Andrew Burd: Moments of madness

Andrew BurdThree months in prison for a kiss on the back. Weeping in the dock with the realisation of the implication. A moment of madness. And that is the point. Madness is not the same as badness. A 45 year old male GP from Wanchai was examining a 25 year old female. She was lying face down on the examination bed and he loosened her bra and kissed her back. The case was reported in the English and Chinese press last week. According to the local radio the girl was complaining of back pain and the GP was examining her.  Sometimes terms are lost in translation, at other times they gain in meaning and implication, and in English the word “massage” has been used in the context of the translation of said examination. Whatever the case the key issue was that the doctor did not have a chaperone. The reason why, has not been elaborated but in many cases it is economic i.e. the saving of another salary. The report describes a middle aged father of two young children who does good works for his local church.

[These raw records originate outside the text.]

## src/rtl/ddr_iq_pkg.sv

```systemverilog
package ddr_iq_pkg;

  typedef enum logic {
    MODE_SINGLE = 1'b0,
    MODE_DUAL   = 1'b1
  } chan_mode_e;

  localparam int unsigned PHASE_W = 2;

endpackage

```

## src/rtl/ddr_iq_seq.sv

```systemverilog
module ddr_iq_seq
  import ddr_iq_pkg::*;
(
  input  logic               clk,
  input  logic               rst_n,
  input  chan_mode_e         mode,
  input  logic               running,
  output logic               take,
  output logic               exp_chan,
  output logic               head_nxt
);

  logic [PHASE_W-1:0] ph_q, ph_d;
  logic               last;

  always_comb begin
    last     = (mode == MODE_DUAL) ? (ph_q == 2'd3) : (ph_q == 2'd1);
    ph_d     = last ? '0 : ph_q + 2'd1;
    take     = running ? ph_q[0] : last;
    exp_chan = (mode == MODE_DUAL) & ~ph_q[1];
    head_nxt = (mode == MODE_DUAL) ? ~ph_d[1] : (ph_d == '0);
  end

  always_ff @(posedge clk or negedge rst_n) begin
    if (!rst_n) ph_q <= '0;
    else        ph_q <= ph_d;
  end

  // ready is only one cycle wide
  assert_ready_single_R3: assert property (@(posedge clk) disable iff (!rst_n)
    take |=> !take);

  // single mode frames never reach the upper phases
  assert_phase_range_R4: assert property (@(posedge clk) disable iff (!rst_n)
    (mode == MODE_SINGLE) |=> (ph_q <= 2'd1));

endmodule

```

## src/rtl/ddr_iq_intake.sv

```systemverilog
module ddr_iq_intake
  import ddr_iq_pkg::*;
(
  input  logic       clk,
  input  logic       rst_n,
  input  chan_mode_e mode,
  input  logic       take,
  input  logic       exp_chan,
  input  logic       s_valid,
  input  logic       s_chan,
  output logic       accept,
  output logic       running,
  output logic       underflow
);

  logic run_d, uf_d, run_en, uf_en;

  always_comb begin
    accept = take & s_valid & ((mode != MODE_DUAL) | (s_chan == exp_chan));
    run_en = accept & ~running;
    run_d  = 1'b1;
    uf_en  = take & running & ~accept;
    uf_d   = 1'b1;
  end

  always_ff @(posedge clk or negedge rst_n) begin
    if (!rst_n) begin
      running   <= 1'b0;
      underflow <= 1'b0;
    end else begin
      if (run_en) running   <= run_d;
      if (uf_en)  underflow <= uf_d;
    end
  end

  assert_uf_sticky_R7: assert property (@(posedge clk) disable iff (!rst_n)
    underflow |=> underflow);

  assert_uf_needs_run_R1: assert property (@(posedge clk) disable iff (!rst_n)
    !running |=> !underflow);

endmodule

```

## src/rtl/ddr_iq_beatmux.sv

```systemverilog
module ddr_iq_beatmux #(
  parameter int unsigned SAMPLE_W = 12
) (
  input  logic                  clk,
  input  logic                  rst_n,
  input  logic                  take,
  input  logic                  accept,
  input  logic                  running,
  input  logic                  head_nxt,
  input  logic [SAMPLE_W-1:0]   s_i,
  input  logic [SAMPLE_W-1:0]   s_q,
  output logic [SAMPLE_W/2-1:0] tx_rise,
  output logic [SAMPLE_W/2-1:0] tx_fall,
  output logic                  tx_frame
);

  localparam int unsigned LANE_W = SAMPLE_W / 2;

  logic [LANE_W-1:0] hold_i_q, hold_q_q, hold_i_d, hold_q_d;
  logic [LANE_W-1:0] rise_d, fall_d;
  logic              frame_d;

  always_comb begin
    rise_d   = tx_rise;
    fall_d   = tx_fall;
    hold_i_d = hold_i_q;
    hold_q_d = hold_q_q;
    if (take) begin
      if (accept) begin
        rise_d   = s_i[SAMPLE_W-1:LANE_W];
        fall_d   = s_q[SAMPLE_W-1:LANE_W];
        hold_i_d = s_i[LANE_W-1:0];
        hold_q_d = s_q[LANE_W-1:0];
      end else begin
        rise_d   = '0;
        fall_d   = '0;
        hold_i_d = '0;
        hold_q_d = '0;
      end
    end else if (running) begin
      rise_d = hold_i_q;
      fall_d = hold_q_q;
    end
    frame_d = (running | accept) & head_nxt;
  end

  always_ff @(posedge clk or negedge rst_n) begin
    if (!rst_n) begin
      tx_rise  <= '0;
      tx_fall  <= '0;
      tx_frame <= 1'b0;
      hold_i_q <= '0;
      hold_q_q <= '0;
    end else begin
      tx_rise  <= rise_d;
      tx_fall  <= fall_d;
      tx_frame <= frame_d;
      hold_i_q <= hold_i_d;
      hold_q_q <= hold_q_d;
    end
  end

  assert_idle_quiet_R1: assert property (@(posedge clk) disable iff (!rst_n)
    !running |-> (tx_rise == '0 && tx_fall == '0 && !tx_frame));

  // lower halves follow the upper halves of the same sample
  assert_lower_from_hold_R2: assert property (@(posedge clk) disable iff (!rst_n)
    (running && !take) |=> (tx_rise == $past(hold_i_q) && tx_fall == $past(hold_q_q)));

endmodule

```

## src/rtl/ddr_iq_tx.sv

```systemverilog
module ddr_iq_tx
  import ddr_iq_pkg::*;
#(
  parameter int unsigned SAMPLE_W = 12
) (
  input  logic                  clk,
  input  logic                  rst_n,
  input  logic                  dual_mode,
  input  logic                  s_valid,
  output logic                  s_ready,
  input  logic                  s_chan,
  input  logic [SAMPLE_W-1:0]   s_i,
  input  logic [SAMPLE_W-1:0]   s_q,
  output logic [SAMPLE_W/2-1:0] tx_rise,
  output logic [SAMPLE_W/2-1:0] tx_fall,
  output logic                  tx_frame,
  output logic                  underflow
);

  logic [1:0] rsync_q;
  logic       core_rst_n;
  logic       cfg_done_q;
  chan_mode_e mode_q;
  logic       take, exp_chan, head_nxt, accept, running;

  // asynchronous assert, synchronous release
  always_ff @(posedge clk or negedge rst_n) begin
    if (!rst_n) rsync_q <= '0;
    else        rsync_q <= {rsync_q[0], 1'b1};
  end
  assign core_rst_n = rsync_q[1];

  always_ff @(posedge clk or negedge core_rst_n) begin
    if (!core_rst_n) begin
      cfg_done_q <= 1'b0;
      mode_q     <= MODE_SINGLE;
    end else begin
      cfg_done_q <= 1'b1;
      if (!cfg_done_q) mode_q <= chan_mode_e'(dual_mode);
    end
  end

  assert_mode_hold_R8: assert property (@(posedge clk) disable iff (!core_rst_n)
    cfg_done_q |=> $stable(mode_q));

  ddr_iq_seq u_seq (
    .clk      (clk),
    .rst_n    (core_rst_n),
    .mode     (mode_q),
    .running  (running),
    .take     (take),
    .exp_chan (exp_chan),
    .head_nxt (head_nxt)
  );

  ddr_iq_intake u_intake (
    .clk       (clk),
    .rst_n     (core_rst_n),
    .mode      (mode_q),
    .take      (take),
    .exp_chan  (exp_chan),
    .s_valid   (s_valid),
    .s_chan    (s_chan),
    .accept    (accept),
    .running   (running),
    .underflow (underflow)
  );

  ddr_iq_beatmux #(.SAMPLE_W(SAMPLE_W)) u_mux (
    .clk      (clk),
    .rst_n    (core_rst_n),
    .take     (take),
    .accept   (accept),
    .running  (running),
    .head_nxt (head_nxt),
    .s_i      (s_i),
    .s_q      (s_q),
    .tx_rise  (tx_rise),
    .tx_fall  (tx_fall),
    .tx_frame (tx_frame)
  );

  assign s_ready = take;

endmodule

```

In the pursuit of finding out a little more background I searched for the doctor’s name and found two with the identical combination of family and given names. One is an orthopaedic surgeon who has undertaken training in the UK. The other is a doctor who graduated from a mainland medical school and came to Hong Kong in 1999. He took and passed the licensing exam set by the medical council of Hong Kong. This has entitled him to full registration.

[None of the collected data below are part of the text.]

`src/rtl/phy_cfg_handler.sv`:
```
module phy_cfg_handler #(
  parameter int ID_W = 6,
  parameter int GAP_W = 6,
  parameter logic [GAP_W-1:0] GAP_INIT = '1
) (
  input  logic             clk,
  input  logic             rst_n,
  input  logic [ID_W-1:0]  node_id,
  input  logic             rx_valid,
  input  logic [31:0]      rx_quad,
  input  logic             bus_reset,
  input  logic             tx_start,
  input  logic [ID_W-1:0]  tx_phy_id,
  input  logic             tx_root,
  input  logic             tx_gap_set,
  input  logic [GAP_W-1:0] tx_gap,
  output logic             force_root,
  output logic [GAP_W-1:0] gap_active,
  output logic             pkt_err,
  output logic             tx_valid,
  output logic [31:0]      tx_quad
);
  localparam int ID_HI  = 29;
  localparam int ID_LO  = ID_HI - ID_W + 1;
  localparam int R_BIT  = ID_LO - 1;
  localparam int T_BIT  = R_BIT - 1;
  localparam int GAP_HI = T_BIT - 1;
  localparam int GAP_LO = GAP_HI - GAP_W + 1;

  logic             have_hdr;
  logic [31:0]      hdr_q;
  logic [GAP_W-1:0] gap_pending;
  logic             second_beat, hdr_ok, acc, bad;

  assign second_beat = rx_valid && have_hdr;
  assign hdr_ok      = (rx_quad == ~hdr_q) && (hdr_q[31:30] == 2'b00);
  assign acc         = second_beat && hdr_ok;
  assign bad         = second_beat && !hdr_ok;

  always_ff @(posedge clk or negedge rst_n) begin
    if (!rst_n) begin
      have_hdr    <= 1'b0;
      hdr_q       <= '0;
      pkt_err     <= 1'b0;
      force_root  <= 1'b0;
      gap_pending <= GAP_INIT;
      gap_active  <= GAP_INIT;
    end else begin
      if (rx_valid) begin
        have_hdr <= !have_hdr;
        if (!have_hdr) hdr_q <= rx_quad;
      end
      pkt_err <= bad;
      if (acc && hdr_q[R_BIT])
        force_root <= (hdr_q[ID_HI:ID_LO] == node_id);
      if (acc && hdr_q[T_BIT])
        gap_pending <= hdr_q[GAP_HI:GAP_LO];
      if (bus_reset)
        gap_active <= gap_pending;
    end
  end

  a_r2_err_single: assert property (@(posedge clk) disable iff (!rst_n)
    pkt_err |=> !pkt_err);
  a_r2_no_update_on_bad: assert property (@(posedge clk) disable iff (!rst_n)
    bad |=> $stable(force_root) && $stable(gap_pending));
  a_r5_root_hold: assert property (@(posedge clk) disable iff (!rst_n)
    !(acc && hdr_q[R_BIT]) |=> $stable(force_root));
  a_r8_pending_hold: assert property (@(posedge clk) disable iff (!rst_n)
    !(acc && hdr_q[T_BIT]) |=> $stable(gap_pending));
  a_r7_active_on_reset: assert property (@(posedge clk) disable iff (!rst_n)
    !bus_reset |=> $stable(gap_active));

  logic [1:0]  tx_ph;
  logic [31:0] tx_hold, tx_fmt;

  always_comb begin
    tx_fmt = '0;
    tx_fmt[ID_HI:ID_LO]   = tx_phy_id;
    tx_fmt[R_BIT]         = tx_root;
    tx_fmt[T_BIT]         = tx_gap_set;
    tx_fmt[GAP_HI:GAP_LO] = tx_gap;
  end

  always_ff @(posedge clk or negedge rst_n) begin
    if (!rst_n) begin
      tx_ph   <= 2'd0;
      tx_hold <= '0;
    end else begin
      case (tx_ph)
        2'd0: if (tx_start) begin
          tx_ph   <= 2'd1;
          tx_hold <= tx_fmt;
        end
        2'd1: tx_ph <= 2'd2;
        default: tx_ph <= 2'd0;
      endcase
    end
  end

  assign tx_valid = (tx_ph != 2'd0);
  assign tx_quad  = (tx_ph == 2'd2) ? ~tx_hold : tx_hold;

  a_r10_inverse_beat: assert property (@(posedge clk) disable iff (!rst_n)
    (tx_ph == 2'd1) |=> tx_valid && (tx_quad == ~$past(tx_quad)));
  a_r10_two_beats: assert property (@(posedge clk) disable iff (!rst_n)
    (tx_ph == 2'd2) |=> !tx_valid);
  a_r11_type_bits: assert property (@(posedge clk) disable iff (!rst_n)
    (tx_ph == 2'd1) |-> (tx_quad[31:30] == 2'b00) && (tx_quad[15:0] == 16'h0));
endmodule

```
`config.mk`:
```
export PLATFORM = sky130hd
export DESIGN_NAME = phy_cfg_handler
export DESIGN_NICKNAME = d
export VERILOG_FILES = /design/src/rtl/phy_cfg_handler.sv
export SDC_FILE = /design/constraint.sdc
export NUM_CORES = 1
export LEC_CHECK = 0
export CELL_PAD_IN_SITES_DETAIL_PLACEMENT = 0
export CELL_PAD_IN_SITES_GLOBAL_PLACEMENT = 1
export CORE_ASPECT_RATIO = 0.75
export CORE_MARGIN = 1
export CORE_UTILIZATION = 39
export DETAILED_ROUTE_END_ITERATION = 6
export GPL_TIMING_DRIVEN = 0
export HOLD_SLACK_MARGIN = 0.1
export PLACE_DENSITY_LB_ADDON = 0.1
export SLEW_MARGIN = 15
export SYNTH_ARGS = -nofsm -noshare
export SYNTH_HDL_FRONTEND = slang
export SYNTH_SLANG_ARGS = --single-unit
```
`constraint.sdc`:
```
create_clock -name clk -period 3.5 [get_ports clk]
set_clock_uncertainty 0.2 [all_clocks]
set_input_delay 0.35 -clock clk [delete_from_list [all_inputs] [get_ports clk]]
set_output_delay 0.35 -clock clk [all_outputs]
set_load 0.01 [all_outputs]
```
==> results of run 1 <==
## routing by layer
metal  track usage [%]  vias up  routed length [um]
met3              6.23        6                 323
met1              21.5      946                2850
met4              3.86        0                  46
met2              25.2       57                2740
met5                 0        -                   0
li1                  -      969                   -
## registers in the layout, summed over array words and instances (netlist names)
signal,flops
tx_hold,14
gap_active,6
pkt_err,1
force_root,1
gap_pending,6
tx_ph,2
have_hdr,1
hdr_q,32
## stage by stage
stage | utilization [%] | total power, W | instances | TNS (ns)
final | 58.8 | 0.00283 | 440 | 0
after CTS | 58.8 | 0.00287 | 440 | 0
after global placement | 55.5 | 0.00214 | 422 | -12.28
after global routing | 58.8 | 0.00301 | 440 | 0
after floorplan | - | 0.00176 | 225 | 0
after detailed placement | 55.8 | 0.00217 | 423 | 0
## how the worst max path moves through the flow
stage             start           to  slack, ns  cells after the start
6_report       tx_ph[1]   tx_quad[3]       0.49                      6
5_1_grt        tx_ph[1]  tx_quad[31]       0.23                      6
4_1_cts        tx_ph[1]   tx_quad[3]       0.40                      6
3_5_place_dp   tx_ph[1]   tx_quad[3]       0.76                      6
3_3_place_gp      rst_n    hdr_q[21]      -0.25                      1
2_1_floorplan  tx_ph[1]  tx_quad[10]       1.49                      5
## power by group through the flow
stage	Sequential [W]	Clock [W]	Combinational, W
3_3_place_gp	0.00117	0	0.000972
2_1_floorplan	0.00114	0	0.000626
6_report	0.00117	0.000689	0.000971
5_1_grt	0.00121	0.000744	0.00106
3_5_place_dp	0.00118	0	0.000985
4_1_cts	0.00117	0.000707	0.000991
## synthesized netlist by cell type
cell type and number:
a22oi_1 1, a2bb2oi_1 1, a31oi_1 1, buf_2 5, buf_4 17, clkbuf_1 3, dfrtp_1 51, dfstp_2 12
inv_1 2, mux2_1 4, mux2_2 55, nand2_1 1, nand2b_1 1, nand4_1 10, nand4_4 1, nor2_1 3
nor2b_1 2, nor3_1 1, nor3_2 1, nor3b_1 1, nor4_4 1, o22a_1 1, or2_2 1, xnor2_1 18
xor2_1 31
## cell type report
class                      count  area (um2)
buffer                        25         164
timing repair buffer          98         996
fill                         646        3070
sequential                    63        1590
clock inverter                 4        70.1
inverter                       2        7.51
multi-input combinational    135        1290
clock buffer                  12         145
tap                          101         126
## timing repair
item,4_1_cts,5_1_grt
gates resized for setup,0,0
setup endpoints to repair,0,0
hold buffers,1,0
hold endpoints to repair,51,0
## cells by family after synthesis
kind of cell / share of synthesized area [%]
buffers and inverters: 5.61
AND/OR/NAND/NOR: 5.49
XOR/XNOR: 14.0
AO/OA/AOI/OAI: 1.02
flip-flops: 52.1
multiplexers: 21.7
## critical path: stages, from the launching register on
cell and delay (ns):
dfrtp_1 0.39, nand2b_1 0.08, clkbuf_1 0.32, buf_2 0.37, inv_1 0.29, buf_4 0.22
clkdlybuf4s50_1 0.47
==> flow_summary.json, run 1 <==
{
  "status": "complete, no violations",
  "dp_hpwl_um": 4600,
  "io_buffers": 96,
  "path_clk_slew_ns": 0.07,
  "ios": 98,
  "grt_max_degree": 53,
  "max_freq_mhz": 332,
  "r2r_setup_slack_ns": 1.36,
  "gp_congestion": 0.731,
  "worstSkewPairLatency_ns": 0.33,
  "rr_endpoint": "tx_hold[25]",
  "final_common_cell": "clkdlybuf4s50_1",
  "wirelength_um": 5970,
  "cp_data_required_time_ns": 2.95,
  "rsz0062_at_grt": "false",
  "synthesis.nets": 282,
  "drv_slew": 0,
  "cts_made_buffers": 9,
  "viasPerCell": 4.50,
  "grt_pass1_vias": 2033,
  "cts_setup_buffers": 0,
  "power_density_nw_per_um2": 643,
  "coreArea_um2": 7470,
  "overflow": 0,
  "synth_area_leaders": "dfrtp_1, mux2_2, dfstp_2, xor2_1, xnor2_1",
  "clockPowerShare_pct": 24.4,
  "syn2layout_area_growth_pct": 43.8,
  "r2r-start": "tx_ph[1]",
  "dr.first_iter.drc_count": 41,
  "layout.nets": 391,
  "htree_levels": 3,
  "antenna_found_initial": 0,
  "synth-warning-count": 0,
  "synth_top_cell_area_share_pct": 41.8,
  "p_sw_share_pct": 28.9,
  "synthCells": 225,
  "ant_nets": 0,
  "vias": 1978,
  "floorplan.initialDensity_pct": 40.9,
  "worstHoldPathType": "in -> async",
  "ys_seq_area_share_pct": 52.1,
  "hold_viol_final": 0,
  "dieArea_um2": 8200,
  "rows": 27,
  "clock_sinks": 63,
  "period_minus_slack_ns": 3.01,
  "die_height_um": 78.7,
  "combinationalPowerShare_pct": 34.4,
  "syn_area_per_cell_um2": 13.6,
  "die_w_um": 104,
  "postLayoutSetupSlackWorst_ns": 0.486,
  "tightest_slew_ns": 0.491,
  "critPathKind": "reg -> out",
  "antenna_cells": 0,
  "drc": 0,
  "cap_violations": 0,
  "dp_slack_ns": 0.765,
  "synth_top_area_cell": "dfrtp_1",
  "start_kind": "flop",
  "p_leak_nw": 1.83,
  "cts_tree": "built",
  "final_cell_mix": "clkdlybuf4s50_1, mux2_2, dfrtp_1, xor2_1",
  "critical_path.max_fanout": 18,
  "netlist_area_um2": 3060,
  "cp-end-kind": "primary output",
  "min_period_over_period_pct": 86.1,
  "ir_drop_mv": 0.296,
  "drive_above_1_share_pct": 32.2,
  "hold_slack_ns": 0.199,
  "r2r_cells": 4,
  "wire_per_inst_um": 13.6,
  "cp.arrival_ns": 2.46,
  "setup_violations": 0,
  "grt_usage_pct": 16.3,
  "dr.pass1.iters": 4,
  "ys_types": 25,
  "grt_pass1_wl_um": 10100,
  "clockBufferDepth": 2,
  "synth_seq_cells": 63,
  "p_seq_share_pct": 41.2,
  "slew_headroom_pct": 67.1,
  "dpl_cell_area_um2": 4170,
  "p_sw_w": 0.000818,
  "design_area_um2": 4390,
  "p_int_w": 0.00201,
  "cts_root_buf": "clkbuf_8"
}
Note: power is estimated with default switching activity, not from simulation.
==> run 2: changes to the inputs <==
CORE_MARGIN = default   (was 1)
==> results of run 2 <==
The final DEF is identical to that of run 1; final timing and power are the same.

There is a current irony in this. The licensing exam is the focus of some heated debate and specious argument. As a direct result of a reduction in medical student numbers after SARS in 2003, public hospitals are desperately short of junior staff. They have come up with a plan to recruit overseas trained doctors on fixed term contracts to help out with the manpower crisis. Whilst described as foreign doctors in many of the reports, most, if not all of the current potential applicants are Hong Kong residents who have trained overseas. There are other stipulations: they must be at least three years post qualification; have a post-graduate qualification from a recognised specialist college, and they cannot occupy any training position. Of note it is proposed that these doctors do not need to take the licensing exam and will work with limited registration, limited to the duration of the contract. And there is the rub. Some senior local doctors who are prominent in the medico-political arena are claiming that allowing these overseas trained doctors into Hong Kong without taking the licensing exam is a threat to patient safety. Indeed they describe the licensing exam as the gold standard for ensuring that doctors are up to standard. It is evident from the reports that the doctor who kissed his patient was working under full registration because he had passed the licensing exam. Oh dear!

Further discussion, also described as hot and controversial debate, has focused on the content of the licensing examination. Indeed in the most recent report from the Hong Kong Medical Council there is an explicit acknowledgement that it is not “fit for purpose.”  It focuses on the ability to recall facts and demonstrate a measure of clinical competence. It does not assess professionalism, ethical behaviour, life long learning skills and other essential attributes of the 21st century physician.

I was once told a good blog is short and focuses on a single message.  This blog is gaining in length and has multiple layered messages. How can I extricate myself?

I am not being patronising here but it may be quicker for me to outline the threads which I have already begun, in a tabular form.

(1) No matter how pretty, alluring, or seductive your patients are do not kiss them. Well at least not in Hong Kong. You will be sent to jail. This contrasts with the UK where you can have a full blown sexual affair with your patient and a high court judge can say words to the effect, “No big deal.”

(2) Always, always have a chaperone present when you examine a patient. Unless of course you are having an affair with them, in which case the chaperone may be not too wise.

(3) Can regulatory authorities please differentiate between madness (momentary) and badness?  The courts obviously cannot in the context of a kiss on the back. But wait, we have doctors who have been sent to prison for a very slick, deliberate, premeditated series of frauds. These are bad people. Strike them off for ever, or make them start all over again.

(4) If you want the public to be safe, find some better way of assessing the medical profession.  Recall of facts is the least of the concerns. Attitude, honesty, and decency added together with a touch of compassion, care, selflessness, and a facility to use a computer attached to the internet with the training to verify the veracity of medical knowledge is what is needed. Wow. That is a paradigm shift.

Andrew Burd is professor of plastic, reconstructive, and aesthetic surgery at the Chinese University of Hong Kong. His major clinical interests involve paediatric burns care and the role of plastic surgery in the palliation of advanced malignancy. Academic interests include pragmatic ethics related to the practice of medicine including research and publication.